• **Task prompt**
I need the number of lines in the following entries that hold the word "endpoints", and no other text.

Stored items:
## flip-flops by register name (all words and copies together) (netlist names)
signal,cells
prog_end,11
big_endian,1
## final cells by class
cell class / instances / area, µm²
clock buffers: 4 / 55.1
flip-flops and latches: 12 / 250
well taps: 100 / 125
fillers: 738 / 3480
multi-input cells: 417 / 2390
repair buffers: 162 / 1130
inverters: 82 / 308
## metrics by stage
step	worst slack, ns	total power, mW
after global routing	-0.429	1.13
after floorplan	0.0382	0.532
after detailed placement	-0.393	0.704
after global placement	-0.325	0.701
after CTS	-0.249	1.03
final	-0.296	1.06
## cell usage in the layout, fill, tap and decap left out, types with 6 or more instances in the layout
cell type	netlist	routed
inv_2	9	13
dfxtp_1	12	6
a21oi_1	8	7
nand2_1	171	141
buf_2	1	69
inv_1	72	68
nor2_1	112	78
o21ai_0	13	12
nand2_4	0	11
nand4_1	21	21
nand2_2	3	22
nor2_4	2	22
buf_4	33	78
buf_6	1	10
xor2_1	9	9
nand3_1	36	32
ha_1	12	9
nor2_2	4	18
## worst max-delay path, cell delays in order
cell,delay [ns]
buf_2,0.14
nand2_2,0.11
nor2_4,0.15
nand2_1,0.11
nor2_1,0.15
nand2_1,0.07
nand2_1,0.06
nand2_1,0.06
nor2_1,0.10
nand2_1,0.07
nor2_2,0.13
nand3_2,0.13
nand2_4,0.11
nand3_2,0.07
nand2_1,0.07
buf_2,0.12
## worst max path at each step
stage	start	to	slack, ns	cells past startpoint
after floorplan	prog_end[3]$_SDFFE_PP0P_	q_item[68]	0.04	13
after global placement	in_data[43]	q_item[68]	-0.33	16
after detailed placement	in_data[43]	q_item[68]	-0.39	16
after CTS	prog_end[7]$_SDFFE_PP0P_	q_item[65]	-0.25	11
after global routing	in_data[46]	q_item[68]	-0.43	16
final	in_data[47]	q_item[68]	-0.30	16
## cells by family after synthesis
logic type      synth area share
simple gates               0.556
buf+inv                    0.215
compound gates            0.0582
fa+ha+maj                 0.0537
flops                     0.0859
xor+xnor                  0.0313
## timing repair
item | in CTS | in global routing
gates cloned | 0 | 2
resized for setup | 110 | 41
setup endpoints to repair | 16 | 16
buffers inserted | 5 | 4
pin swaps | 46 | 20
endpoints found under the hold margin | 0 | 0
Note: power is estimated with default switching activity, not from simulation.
**config.mk**
```make
export PLATFORM = sky130hd
export DESIGN_NAME = reduced_morus_stream_cipher
export DESIGN_NICKNAME = d
export VERILOG_FILES = /design/src/rtl/rmsc_pkg.sv /design/src/rtl/reduced_morus_stream_cipher.sv
export SDC_FILE = /design/constraint.sdc
export NUM_CORES = 1
export LEC_CHECK = 0
export BUFFER_PORTS_ARGS = -buffer_cell sky130_fd_sc_hd__buf_4
export CORE_ASPECT_RATIO = 0.7
export CORE_MARGIN = 1.5
export CORE_UTILIZATION = 62
export CTS_CLUSTER_DIAMETER = 120
export DETAILED_ROUTE_END_ITERATION = 16
export GPL_ROUTABILITY_DRIVEN = 0
export PLACE_DENSITY = 0.81
export SLEW_MARGIN = 0
export SYNTH_ARGS = -nofsm -noshare
export SYNTH_HDL_FRONTEND = slang
export SYNTH_SLANG_ARGS = --single-unit
```
**constraint.sdc**
```tcl
create_clock -name clk -period 2.8 [get_ports clk]
set_input_delay 0.42 -clock clk [delete_from_list [all_inputs] [get_ports clk]]
set_output_delay 0.42 -clock clk [all_outputs]
set_load 0.01 [all_outputs]
```
**src/rtl/rmsc_pkg.sv**
```systemverilog
`default_nettype none
// ----------------------------------------------------------------------------
// rmsc_pkg
// Shared types, constants and the round function of the reduced MORUS-style
// stream cipher.
// ----------------------------------------------------------------------------
package rmsc_pkg;

	localparam int WordW = 32;
	localparam int NumWords = 5;
	localparam int CfgIdxW = 2;
	localparam int InitRoundsDefault = 16;

	localparam logic [WordW-1:0] AllOnes = '1;

	localparam int Rot0 = 5;
	localparam int Rot1 = 31;
	localparam int Rot2 = 7;
	localparam int Rot3 = 22;
	localparam int Rot4 = 13;

	typedef logic [NumWords-1:0][WordW-1:0] words_t;

	typedef enum logic {
		OP_INIT    = 1'b0,
		OP_ENCRYPT = 1'b1
	} opcode_t;

	typedef enum logic [CfgIdxW-1:0] {
		REG_IV      = 2'd0,
		REG_KEY     = 2'd1,
		REG_CONST_A = 2'd2,
		REG_CONST_B = 2'd3
	} cfg_reg_t;

	typedef enum logic {
		ST_IDLE = 1'b0,
		ST_INIT = 1'b1
	} state_t;

	function automatic logic [WordW-1:0] rotl(input logic [WordW-1:0] x, input int unsigned n);
		return (x << n) | (x >> (WordW - n));
	endfunction

	// Each word update sees the words already updated earlier in the same round.
	function automatic words_t cipher_round(input words_t w, input logic [WordW-1:0] m);
		words_t r;
		r = w;
		r[0] = rotl(r[0] ^ (r[1] & r[2]) ^ r[3], Rot0);
		r[1] = rotl(r[1] ^ m ^ (r[2] & r[3]) ^ r[4], Rot1);
		r[2] = rotl(r[2] ^ m ^ (r[3] & r[4]) ^ r[0], Rot2);
		r[3] = rotl(r[3] ^ m ^ (r[4] & r[0]) ^ r[1], Rot3);
		r[4] = rotl(r[4] ^ m ^ (r[0] ^ r[1]) ^ r[2], Rot4);
		return r;
	endfunction

endpackage
`default_nettype wire

```
**src/rtl/reduced_morus_stream_cipher.sv**
```systemverilog
`default_nettype none
// ----------------------------------------------------------------------------
// reduced_morus_stream_cipher
// Five-word, 32-bit MORUS-style stream cipher with a single round unit.
// ----------------------------------------------------------------------------
// Usage:
// The input channel (in_valid/in_stall) carries an opcode and a plaintext
// word. An initialize word loads the state from the configuration registers
// and then runs INIT_ROUNDS rounds, one per cycle, in the shared round unit;
// it produces no output word and keeps in_stall high until its last round
// is done. An encrypt word is finished in the cycle it is
// accepted: the ciphertext is registered and the state takes one round, so
// encrypt words stream at one per cycle while the output is not stalled.
// The output channel (out_valid/out_stall) is a single output register; while
// it holds a word the receiver stalls, in_stall stays high, and the
// ciphertext holds. The configuration channel (cfg_valid/cfg_ready) is always
// ready and writes one of four key/IV/constant registers by index.
// Reset clears the state words, the configuration registers and the output
// register; the block is ready in the first cycle after reset.
// ----------------------------------------------------------------------------
module reduced_morus_stream_cipher #(
	parameter int INIT_ROUNDS = rmsc_pkg::InitRoundsDefault
) (
	input  wire logic                                clk,
	input  wire logic                                arst_n,
	input  wire logic                                in_valid,
	output      logic                                in_stall,
	input  wire logic                                opcode,
	input  wire logic [rmsc_pkg::WordW-1:0]          plaintext,
	output      logic                                out_valid,
	input  wire logic                                out_stall,
	output      logic [rmsc_pkg::WordW-1:0]          ciphertext,
	input  wire logic                                cfg_valid,
	output      logic                                cfg_ready,
	input  wire logic [rmsc_pkg::CfgIdxW-1:0]        cfg_index,
	input  wire logic [rmsc_pkg::WordW-1:0]          cfg_data
);

	localparam int CntW = (INIT_ROUNDS > 1) ? $clog2(INIT_ROUNDS) : 1;
	localparam logic [CntW-1:0] LastRound = CntW'(INIT_ROUNDS - 1);

	rmsc_pkg::state_t state_q, state_d;
	rmsc_pkg::words_t words_q, round_out;

	logic [CntW-1:0]             rnd_cnt_q;
	logic [rmsc_pkg::WordW-1:0]  iv_q, key_q, const_a_q, const_b_q;
	logic [rmsc_pkg::WordW-1:0]  round_msg;
	logic                        out_valid_q;
	logic [rmsc_pkg::WordW-1:0]  ciphertext_q;
	logic                        cfg_take;
	logic                        load_init, enc_step, init_step;

	assign cfg_ready  = 1'b1;
	assign cfg_take   = cfg_valid && cfg_ready;
	assign out_valid  = out_valid_q;
	assign ciphertext = ciphertext_q;

	// The round unit is shared by encrypt words and initialization rounds.
	assign round_msg = (state_q == rmsc_pkg::ST_INIT) ? '0 : plaintext;
	assign round_out = rmsc_pkg::cipher_round(words_q, round_msg);

	always_comb begin
		state_d   = state_q;
		in_stall  = 1'b1;
		load_init = 1'b0;
		enc_step  = 1'b0;
		init_step = 1'b0;
		unique case (state_q)
			rmsc_pkg::ST_IDLE: begin
				in_stall = out_valid_q && out_stall;
				if (in_valid && !in_stall) begin
					if (opcode == rmsc_pkg::OP_ENCRYPT) begin
						enc_step = 1'b1;
					end else begin
						load_init = 1'b1;
						state_d   = rmsc_pkg::ST_INIT;
					end
				end
			end
			rmsc_pkg::ST_INIT: begin
				init_step = 1'b1;
				if (rnd_cnt_q == LastRound) begin
					state_d = rmsc_pkg::ST_IDLE;
				end
			end
			default: begin
				state_d = rmsc_pkg::ST_IDLE;
			end
		endcase
	end

	always_ff @(posedge clk or negedge arst_n) begin
		if (!arst_n) begin
			state_q <= rmsc_pkg::ST_IDLE;
		end else begin
			state_q <= state_d;
		end
	end

	always_ff @(posedge clk or negedge arst_n) begin
		if (!arst_n) begin
			rnd_cnt_q <= '0;
		end else if (load_init) begin
			rnd_cnt_q <= '0;
		end else if (init_step) begin
			rnd_cnt_q <= rnd_cnt_q + 1'b1;
		end
	end

	always_ff @(posedge clk or negedge arst_n) begin
		if (!arst_n) begin
			words_q <= '0;
		end else if (load_init) begin
			words_q[0] <= iv_q;
			words_q[1] <= key_q;
			words_q[2] <= rmsc_pkg::AllOnes;
			words_q[3] <= const_a_q;
			words_q[4] <= const_b_q;
		end else if (enc_step || init_step) begin
			words_q <= round_out;
		end
	end

	always_ff @(posedge clk or negedge arst_n) begin
		if (!arst_n) begin
			iv_q      <= '0;
			key_q     <= '0;
			const_a_q <= '0;
			const_b_q <= '0;
		end else if (cfg_take) begin
			unique case (rmsc_pkg::cfg_reg_t'(cfg_index))
				rmsc_pkg::REG_IV:      iv_q      <= cfg_data;
				rmsc_pkg::REG_KEY:     key_q     <= cfg_data;
				rmsc_pkg::REG_CONST_A: const_a_q <= cfg_data;
				rmsc_pkg::REG_CONST_B: const_b_q <= cfg_data;
				default: ;
			endcase
		end
	end

	always_ff @(posedge clk or negedge arst_n) begin
		if (!arst_n) begin
			out_valid_q <= 1'b0;
		end else if (enc_step) begin
			out_valid_q <= 1'b1;
		end else if (!out_stall) begin
			out_valid_q <= 1'b0;
		end
	end

	// The keystream comes from the state before this word's round.
	always_ff @(posedge clk or negedge arst_n) begin
		if (!arst_n) begin
			ciphertext_q <= '0;
		end else if (enc_step) begin
			ciphertext_q <= plaintext ^ words_q[0] ^ words_q[1] ^ (words_q[2] & words_q[3]);
		end
	end

endmodule
`default_nettype wire

```
; Yosys cells after proc, flatten, opt, wreduce, memory -nomap -nowiden
; Index checks and enable logic that the tools add are counted.
[word_totals]
ff_bits = 326
input_bits = 72
elab_cells = 75
[op_classes]
addsub = 1
eq_ne = 5
n_mux = 17
bitwise_logic = 28
reduce_logical = 11
[op_table]
columns = op, n
row1 = bitwise XOR 32 bit, 18
row2 = 2-to-1 mux 160 bit, 2
row3 = AND 32 bit, 4
row4 = 2-to-1 mux 32 bit, 1
row5 = bitwise OR 32 x 13 -> 32 bit, 1
row6 = bitwise OR 32 x 22 -> 32 bit, 1
row7 = bitwise OR 32 x 31 -> 32 bit, 1
row8 = bitwise OR 32 x 5 -> 32 bit, 1
row9 = bitwise OR 32 x 7 -> 32 bit, 1
row10 = 2-to-1 mux 1 bit, 11
row11 = 2-to-1 mux 4 bit, 2
row12 = AND reduction 2 bit, 4
row13 = "adder 4 x 1 -> 4 bit, second input constant", 1
row14 = "equality test 2 bit, second input constant", 2
row15 = "equality test 4 bit, second input constant", 1
row16 = nonzero test 2 bit, 2
row17 = "equality test 2 x 1 -> 1 bit, second input constant", 1
row18 = logical AND 1 bit, 2
row19 = logical NOT 2 bit, 1
row20 = "!= test 2 x 1 -> 1 bit, second input constant", 1
row21 = one-hot mux 1 bit (2 select lines), 1
row22 = logical NOT 1 bit, 1
row23 = logical OR 1 bit, 1
row24 = inverter 1 bit, 1

; Logic depth before layout (Yosys ltp)
[logic_depth]
ltp_word = 11
depth_mapped = 10
ltp_nobuf = 6

; Worst setup path before layout
; No wires, ideal clock.
[synth_path]
path_kind = register -> register
start = reg state_q
end = reg words_q[137] (netlist bit)
arrival_time_ps = 1809
path_slack_ps = 854
stages_incl_launch_ff = 8
period_less_slack_ps = 1946
cell_sequence = dfrtp_1 buf_6 buf_12 nor2b_2 xnor3_1 xor2_1 xnor2_1 a21oi_1
[synth_via]
elab_chain_cells = 11
[synth_lines]
columns = element, line
row1 = start: declaration, reduced_morus_stream_cipher.sv:42  ; rmsc_pkg::state_t state_q, state_d;
row2 = start signal: assignment, reduced_morus_stream_cipher.sv:94  ; state_q <= rmsc_pkg::ST_IDLE;
row3 = start signal: assignment, reduced_morus_stream_cipher.sv:96  ; state_q <= state_d;
row4 = 2-to-1 mux 32 bit, reduced_morus_stream_cipher.sv:59  ; assign round_msg = (state_q == rmsc_pkg::ST_INIT) ? '0 : plaintext;
row5 = bitwise XOR 32 bit (3 in a row), rmsc_pkg.sv:50  ; r[1] = rotl(r[1] ^ m ^ (r[2] & r[3]) ^ r[4], Rot1);
row6 = bitwise OR 32 x 31 -> 32 bit, rmsc_pkg.sv:42  ; return (x << n) | (x >> (WordW - n));
row7 = bitwise XOR 32 bit (3 in a row), rmsc_pkg.sv:53  ; r[4] = rotl(r[4] ^ m ^ (r[0] ^ r[1]) ^ r[2], Rot4);
row8 = bitwise OR 32 x 13 -> 32 bit, rmsc_pkg.sv:42
row9 = 2-to-1 mux 160 bit, reduced_morus_stream_cipher.sv:119  ; end else if (enc_step || init_step) begin
row10 = 2-to-1 mux 160 bit, reduced_morus_stream_cipher.sv:113  ; end else if (load_init) begin
row11 = end signal: assignment, reduced_morus_stream_cipher.sv:120  ; words_q <= round_out;
row12 = end: declaration, reduced_morus_stream_cipher.sv:43  ; rmsc_pkg::words_t words_q, round_out;
; Several ways; a longest one is shown, not always the timed one. The select of a mux whose other input is x is not followed.
; A chain may end at the register's enable or synchronous reset.

; Worst setup path after layout
[layout_path]
start = reg state_q
end = reg words_q[140] (netlist bit)
; Same word-level chain as after synthesis.

==> summary.md <==
| Metric | Value |
|---|---|
| Kind of capture point of the worst setup path | flip-flop |
| Worst clock skew | ~0.011 ns |
| Netlist Area Pre-Place | around 19000 um^2 |
| Sequential area share after synthesis | around 42% |
| Yosys top cell area share | a little over two fifths |
| Worst hold path depth | 2 |
| Root Buffer | clkbuf_16 |
| Most frequent CP cell | xnor3_1 |
| Initial antenna violation count | 6 |
| Setup slack after layout | roughly 0.15 ns |
| Crit-path max FO | 22 |
| Flop and latch count out of synthesis | roughly 330 |
| Worst endpoint required time | approximately 3.2 ns |
| Io pins | ~110 |
| CTS tree | built |
| Post-route ant nets | 0 |
| Min-delay worst type | in -> reg |
| Post-synth EDFFs | 0 |
| DRT iter0 DRCs | about 1.9k |
| WHS | 0.140 ns |
| Ys flop type | dfrtp_1 |
| Die X | approximately 210 um |
| CP arrival | slightly above 3 ns |
| Initial Util | between 60% and 70% |
| Pre-CTS setup slack | 0.226 ns |
| Vias | ~15k |
| Setup TNS | 0 ns |
| Core Footprint | ~30000 um^2 |
| Routed wire per std cell | ~26 um |
| Synth async-reset ratio | 100% |
| Synth Warn # | 0 |
| Final Slew Violations | 0 |
| HPWL Detailed | roughly 43000 um |
| Final worst path period need | 2.65 ns |
| Clk Latency, worst-skew pair | 0.54 ns |
| Worst-path clk slew | about 0.060 ns |
| Outcome | complete, no violations |
| Layout area overhead | 14.4% |
| Hold Buf Count CTS | 1 |
| MaxCap Viol Count | 0 |
| Syn Nets | roughly 1.9k |
| Number of core rows | between 50 and 60 |
| Synth Instances | approximately 1.8k |
| Final core occ | about 73% |
| Fin crit share | 94.8% |
| Clock tree sinks | around 330 |
| # setup viols final | 0 |
| CTS buffer count | 34 |
| DRC viols | 0 |
| Synth top area cells | dfrtp_1 (42%), xnor2_1 (11%), mux2_2 (7.5%) |
| First-pass GRT wire length | ~90000 um |
| H-tree level count | 2 |
| Drt via density | between 6 and 7 |
| Commonest cells post-synth | dfrtp_1 (326), xnor2_1 (247), nand2_1 (232), nor2_1 (164), a21oi_1 (161) |
| Final WL | between 60000 and 70000 um |
| Synth Area per Inst | between 10 and 15 um^2 |
| RSZ-0062 raised after global routing | no |
| FF-to-FF path depth | 7 |
| Layout cells sized above 1 | a little under a quarter |
| Clock Tree Buf Depth | 3 |
| Count leader, synth | dfrtp_1 |
| Die ar. | between 30000 and 40000 um^2 |
| Final hold vios | 0 |
| Critical path startpoint category | flip-flop |
| Tot GR Track Use | about two fifths |
| Fin nets | 1993 |
| Vias in the first global route | around 14k |
| CP Class | reg -> reg |
| Cell Chain, Critical Path | buf_12 -> nor2b_2 -> xor2_1 -> xnor3_1 -> xnor3_1 -> nor2_1 -> o21ai_0 |
| Largest net degree at the start of global routing | 80 |
| Port Buffers | between 100 and 150 |
| Die height | approximately 150 um |
| Pin slew with the least headroom to its limit | roughly 0.76 ns |
| Dominant cell type by area after synthesis | dfrtp_1 |
| Worst rel slew slack | 49.3% |
| Detailed Routing Iterations Pass 1 | 6 |
| Setup bufs post-CTS | 0 |
| Post-cts resize count | 0 |
| Highest clock rate | approximately 380 MHz |
| CP max stage cell | dfrtp_4 |
| GRT overflow | 0 |
| Netlist cell types | 45 |
| Worst path max stage delay | 0.66 ns |
==> cell families after synthesis <==
group	Yosys count	synth area share, %
adder cells (fa/ha/maj)	1	0.0650
multiplexers	137	7.96
other	1	0.0195
XOR/XNOR	461	27.6
flip-flops	326	42.4
AO/OA/AOI/OAI	323	9.47
AND/OR/NAND/NOR	455	10.4
buffers and inverters	88	2.09
==> layout make-up <==
| cell class | count | area, um^2 |
|---|---|---|
| multi-input combinational | 1378 | 10800 |
| fill | 2058 | 8280 |
| sequential | 326 | 8160 |
| timing repair buffer | 179 | 1520 |
| clock buffer | 48 | 1010 |
| tap | 412 | 515 |
| clock inverter | 12 | 70.1 |
| inverter | 1 | 3.75 |
| antenna | 1 | 2.50 |
==> flip-flops by register name (all words and copies together), names as in the netlist, 4 cells and up <==
signal,count
ciphertext,32
const_a_q,32
const_b_q,32
iv_q,32
key_q,32
rnd_cnt_q,4
words_q,160
==> layout by cell type (no fill, tap or decap), types with 2 or more instances in the layout <==
cell	Yosys	routed
a21oi_1	161	160
nand2_1	232	232
mux2_2	129	129
xnor2_4	7	7
o21ai_0	74	74
nand3b_1	3	3
xnor2_2	41	41
nor2b_1	16	16
o22a_1	22	22
a2bb2oi_1	4	4
o22ai_1	12	12
nor2_1	164	161
clkinv_2	0	9
clkinv_4	0	2
clkbuf_8	0	4
xor2_1	104	104
a21o_1	9	9
nor2b_4	17	17
clkbuf_1	44	7
buf_4	3	164
dfrtp_1	326	325
buf_12	1	13
or3_1	2	2
nor2_4	0	3
nand3_1	3	2
o21a_1	9	9
xnor2_1	247	247
a31oi_1	18	18
clkbuf_16	0	37
a22oi_1	8	8
nor2b_2	8	8
o21ai_1	4	4
mux2i_1	8	8
xor2_2	3	3
xnor3_1	59	59
nand2b_1	3	2
==> critical path: cells and delay by family (launching register included) <==
| kind | cells | cell delay [ns] |
|---|---|---|
| buffers and inverters | 1 | 0.24 |
| AO/OA/AOI/OAI | 1 | 0.09 |
| flip-flops | 1 | 0.66 |
| AND/OR/NAND/NOR | 2 | 0.43 |
| XOR/XNOR | 3 | 1.09 |
==> stage by stage <==
stage,area [um^2],std cells
detailed placement,20900,2295
floorplan,19300,1792
finish,22000,2357
global placement,20900,2295
CTS,22000,2356
global route,22000,2356
==> final timing paths <==
path,from,to,slack (ns)
max,state_q,words_q[140],0.15
min,cfg_data[4],const_a_q[4],0.14
max reg2reg,state_q,words_q[140],0.15
min reg2reg,key_q[22],key_q[22],0.50
max in group asynchronous,arst_n,const_b_q[30],1.52
min in group asynchronous,arst_n,ciphertext[21],0.50
==> metal layers <==
metal  global-route usage, %  wire [um]  share of wire (%)
met5                   0.470        147               0.24
met4                    17.4       2900                4.8
met3                    15.6       8330                 14
met2                    55.3      25500                 42
met1                    51.4      23300                 39
Power is not shown: default switching activity piles up to over one toggle a cycle in this logic, so the estimate is an artifact.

• **Expected answer**
2